ERIC Number: ED366733
Record Type: Non-Journal
Publication Date: 1991
Pages: 67
Abstractor: N/A
ISBN: N/A
ISSN: N/A
EISSN: N/A
Challenging the Roadblocks to Equality: Race Relations and Civil Rights in the CIO 1935-1955.
Stevenson, Marshall F., Jr.
In the early 1940s the Congress of Industrial Organizations (CIO) created its Committee to Abolish Racial Discrimination (CARD), whose members were pioneers in the attempt within the U.S. labor movement to overcome the divisiveness of racial discrimination. Although the CIO's racial policies were a significant advancement over those of the American Federation of Labor, racial discrimination plagued the CIO during its entire existence. The origins, evolution, and administration of CIO racial policy at the international level, within four major affiliates, and within several smaller CIO unions showed both the successes and failures of those policies. Even if CIO leaders naively accepted the importance of including black workers, they realized by 1942 that the dynamics of physical integration were quite complex and required a great deal of deliberation. The creation of CARD was the major bureaucratic attempt by CIO leaders to move beyond the rhetoric of racial equality within the organization. However, no matter what the CIO did in regard to racial discrimination, African Americans inside and outside the labor movement consistently considered the merit and necessity of an independent black labor interest group.

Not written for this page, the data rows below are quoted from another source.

What follows belongs to an exercise in optimizing a design on an open flow for small area, a short achievable clock period and few clock cycles; a production flow would make more cautious choices. RTL that was checked went through simulation tests only; none was proved equivalent to the original. Power is estimated from default activity; no workload was simulated.

==> cedar: inputs <==
==> flow/design.v <==
module cmri_framer (
    input  wire       clk,
    input  wire       rst,
    input  wire       cmd_valid,
    input  wire [11:0] cmd,
    output reg        rsp_valid,
    output reg  [1:0] result,
    output reg  [2:0] err,
    output reg  [2:0] drop,
    output wire [2:0] state,
    output wire       rx_addr_valid,
    output wire [7:0] rx_addr,
    output wire       rx_type_valid,
    output wire [7:0] rx_type,
    output wire [8:0] rx_len,
    input  wire [7:0] rx_idx,
    output wire [7:0] rx_data,
    output wire [9:0] txlen,
    input  wire [9:0] tx_idx,
    output wire [7:0] tx_data
);
    localparam integer MAX     = 128;            
    localparam integer TXB_LEN = 2 * MAX + 6;   
    localparam [2:0] S_IDLE   = 3'd0;
    localparam [2:0] S_ATTN   = 3'd1;
    localparam [2:0] S_START  = 3'd2;
    localparam [2:0] S_ADDR   = 3'd3;
    localparam [2:0] S_TYPE   = 3'd4;
    localparam [2:0] S_DATA   = 3'd5;
    localparam [2:0] S_ESCAPE = 3'd6;
    localparam [3:0] OP_NOP         = 4'd0;
    localparam [3:0] OP_PROCESS     = 4'd1;
    localparam [3:0] OP_SET_FILTER  = 4'd2;
    localparam [3:0] OP_DEC_RESET   = 4'd3;
    localparam [3:0] OP_TX_SET_ADDR = 4'd4;
    localparam [3:0] OP_TX_SET_TYPE = 4'd5;
    localparam [3:0] OP_TX_PUSH     = 4'd6;
    localparam [3:0] OP_TX_CLEAR    = 4'd7;
    localparam [3:0] OP_ENCODE      = 4'd8;
    localparam [1:0] R_OK       = 2'd0;    
    localparam [1:0] R_COMPLETE = 2'd1;
    localparam [1:0] R_ERROR    = 2'd2;
    localparam [2:0] E_NONE           = 3'd0;
    localparam [2:0] E_OVERFLOW       = 3'd1;
    localparam [2:0] E_MISSING_ADDR   = 3'd2;
    localparam [2:0] E_MISSING_TYPE   = 3'd3;
    localparam [2:0] E_INVALID_TYPE   = 3'd4;
    localparam [2:0] D_NONE          = 3'd0;
    localparam [2:0] D_BAD_PREAMBLE  = 3'd1;
    localparam [2:0] D_BAD_START     = 3'd2;
    localparam [2:0] D_ADDR_FILTERED = 3'd3;
    localparam [2:0] D_BAD_TYPE      = 3'd4;
    localparam [2:0] D_OVERFLOW      = 3'd5;
    localparam [7:0] PREAMBLE = 8'hFF;
    localparam [7:0] START    = 8'h02;
    localparam [7:0] STOP     = 8'h03;
    localparam [7:0] ESCAPE   = 8'h10;
    function is_type;
        input [7:0] b;
        is_type = (b == 8'h49) || (b == 8'h54) || (b == 8'h52) || (b == 8'h50);
    endfunction
    wire [3:0] op  = cmd[11:8];
    wire [7:0] arg = cmd[7:0];
    reg  [2:0] dec_state;
    reg        rx_av;
    reg  [7:0] rx_a;
    reg        rx_tv;
    reg  [7:0] rx_t;
    reg  [7:0] rx_n;
    reg  [7:0] rxp [0:MAX-1];
    reg        flt_v;
    reg  [7:0] flt;
    reg        tx_av;
    reg  [7:0] tx_a;
    reg        tx_tv;
    reg  [7:0] tx_t;
    reg  [7:0] tx_n;
    reg  [7:0] txp [0:MAX-1];
    reg  [7:0] txb [0:TXB_LEN-1];
    reg  [8:0] txb_n;
    reg        busy;
    reg  [8:0] enc_k;
    reg  [7:0] enc_i;
    reg        enc_esc;
    wire [7:0] enc_p       = txp[enc_i[6:0]];
    wire       enc_special = (enc_p == STOP) || (enc_p == ESCAPE);
    reg  [7:0] enc_byte;
    reg        enc_last;
    always @(*) begin
        enc_last = 1'b0;
        case (enc_k)
            9'd0:    enc_byte = PREAMBLE;
            9'd1:    enc_byte = PREAMBLE;
            9'd2:    enc_byte = START;
            9'd3:    enc_byte = tx_a;
            9'd4:    enc_byte = tx_t;
            default: begin
                if (enc_i < tx_n) begin
                    if (enc_special && !enc_esc) enc_byte = ESCAPE;
                    else                         enc_byte = enc_p;
                end else begin
                    enc_byte = STOP;
                    enc_last = 1'b1;
                end
            end
        endcase
    end
    always @(posedge clk) begin
        if (rst) begin
            dec_state <= S_IDLE;
            rx_av     <= 1'b0;
            rx_tv     <= 1'b0;
            rx_n      <= 8'd0;
            flt_v     <= 1'b0;
            tx_av     <= 1'b0;
            tx_tv     <= 1'b0;
            tx_n      <= 8'd0;
            txb_n     <= 9'd0;
            busy      <= 1'b0;
            rsp_valid <= 1'b0;
            result    <= R_OK;
            err       <= E_NONE;
            drop      <= D_NONE;
        end else if (busy) begin
            txb[enc_k] <= enc_byte;
            enc_k      <= enc_k + 9'd1;
            if (enc_k >= 9'd5 && enc_i < tx_n) begin
                if (enc_special && !enc_esc) begin
                    enc_esc <= 1'b1;
                end else begin
                    enc_esc <= 1'b0;
                    enc_i   <= enc_i + 8'd1;
                end
            end
            if (enc_last) begin
                busy      <= 1'b0;
                txb_n     <= enc_k + 9'd1;
                rsp_valid <= 1'b1;
                result    <= R_OK;
                err       <= E_NONE;
                drop      <= D_NONE;
            end
        end else begin
            rsp_valid <= cmd_valid;
            result    <= R_OK;
            err       <= E_NONE;
            drop      <= D_NONE;
            if (cmd_valid) begin
                case (op)
                    OP_PROCESS: begin
                        case (dec_state)
                            S_IDLE: begin
                                if (arg == PREAMBLE) begin
                                    rx_av     <= 1'b0;
                                    rx_tv     <= 1'b0;
                                    rx_n      <= 8'd0;
                                    dec_state <= S_ATTN;
                                end
                            end
                            S_ATTN: begin
                                if (arg == PREAMBLE) begin
                                    dec_state <= S_START;
                                end else begin
                                    rx_av     <= 1'b0;
                                    rx_tv     <= 1'b0;
                                    rx_n      <= 8'd0;
                                    dec_state <= S_IDLE;
                                    drop      <= D_BAD_PREAMBLE;
                                end
                            end
                            S_START: begin
                                if (arg == START) begin
                                    dec_state <= S_ADDR;
                                end else begin
                                    rx_av     <= 1'b0;
                                    rx_tv     <= 1'b0;
                                    rx_n      <= 8'd0;
                                    dec_state <= S_IDLE;
                                    drop      <= D_BAD_START;
                                end
                            end
                            S_ADDR: begin
                                if (!flt_v || arg == flt) begin
                                    rx_av     <= 1'b1;
                                    rx_a      <= arg;
                                    dec_state <= S_TYPE;
                                end else begin
                                    rx_av     <= 1'b0;
                                    rx_tv     <= 1'b0;
                                    rx_n      <= 8'd0;
                                    dec_state <= S_IDLE;
                                    drop      <= D_ADDR_FILTERED;
                                end
                            end
                            S_TYPE: begin
                                if (is_type(arg)) begin
                                    rx_tv     <= 1'b1;
                                    rx_t      <= arg;
                                    dec_state <= S_DATA;
                                end else begin
                                    rx_av     <= 1'b0;
                                    rx_tv     <= 1'b0;
                                    rx_n      <= 8'd0;
                                    dec_state <= S_IDLE;
                                    drop      <= D_BAD_TYPE;
                                end
                            end
                            S_DATA, S_ESCAPE: begin
                                if (dec_state == S_DATA && arg == ESCAPE) begin
                                    dec_state <= S_ESCAPE;
                                end else if (dec_state == S_DATA && arg == STOP) begin
                                    dec_state <= S_IDLE;
                                    result    <= R_COMPLETE;
                                end else if (rx_n < MAX[7:0]) begin
                                    rxp[rx_n[6:0]] <= arg;
                                    rx_n      <= rx_n + 8'd1;
                                    dec_state <= S_DATA;
                                end else begin
                                    rx_av     <= 1'b0;
                                    rx_tv     <= 1'b0;
                                    rx_n      <= 8'd0;
                                    dec_state <= S_IDLE;
                                    result    <= R_ERROR;
                                    err       <= E_OVERFLOW;
                                    drop      <= D_OVERFLOW;
                                end
                            end
                            default: dec_state <= S_IDLE;
                        endcase
                    end
                    OP_SET_FILTER: begin
                        flt_v <= 1'b1;
                        flt   <= arg;
                    end
                    OP_DEC_RESET: begin
                        rx_av     <= 1'b0;
                        rx_tv     <= 1'b0;
                        rx_n      <= 8'd0;
                        dec_state <= S_IDLE;
                    end
                    OP_TX_SET_ADDR: begin
                        tx_av <= 1'b1;
                        tx_a  <= arg;
                    end
                    OP_TX_SET_TYPE: begin
                        if (is_type(arg)) begin
                            tx_tv <= 1'b1;
                            tx_t  <= arg;
                        end else begin
                            result <= R_ERROR;
                            err    <= E_INVALID_TYPE;
                        end
                    end
                    OP_TX_PUSH: begin
                        if (tx_n < MAX[7:0]) begin
                            txp[tx_n[6:0]] <= arg;
                            tx_n <= tx_n + 8'd1;
                        end else begin
                            result <= R_ERROR;
                            err    <= E_OVERFLOW;
                        end
                    end
                    OP_TX_CLEAR: begin
                        tx_av <= 1'b0;
                        tx_tv <= 1'b0;
                        tx_n  <= 8'd0;
                    end
                    OP_ENCODE: begin
                        if (!tx_av) begin
                            result <= R_ERROR;
                            err    <= E_MISSING_ADDR;
                            txb_n  <= 9'd0;
                        end else if (!tx_tv) begin
                            result <= R_ERROR;
                            err    <= E_MISSING_TYPE;
                            txb_n  <= 9'd0;
                        end else begin
                            rsp_valid <= 1'b0;
                            busy      <= 1'b1;
                            enc_k     <= 9'd0;
                            enc_i     <= 8'd0;
                            enc_esc   <= 1'b0;
                        end
                    end
                    default: ;   
                endcase
            end
        end
    end
    assign state         = dec_state;
    assign rx_addr_valid = rx_av;
    assign rx_addr       = rx_a;
    assign rx_type_valid = rx_tv;
    assign rx_type       = rx_t;
    assign rx_len        = {1'b0, rx_n};
    assign rx_data       = rx_idx[7] ? 8'h00 : rxp[rx_idx[6:0]];
    assign txlen         = {1'b0, txb_n};
    assign tx_data       = (tx_idx < TXB_LEN[9:0]) ? txb[tx_idx[8:0]] : 8'h00;
endmodule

Despite all its achievements, CARD was unable to remove completely the misgivings many blacks had about the CIO's commitment to challenging the roadblocks to racial equality because of a hesitancy to implement an aggressive and militant policy of redressing racial grievances. (Contains 84 endnotes.) (YLB)
Publication Type: Historical Materials
Education Level: N/A
Audience: N/A
Language: English
Sponsor: N/A
Authoring Institution: Ohio State Univ., Columbus. Center for Labor Research.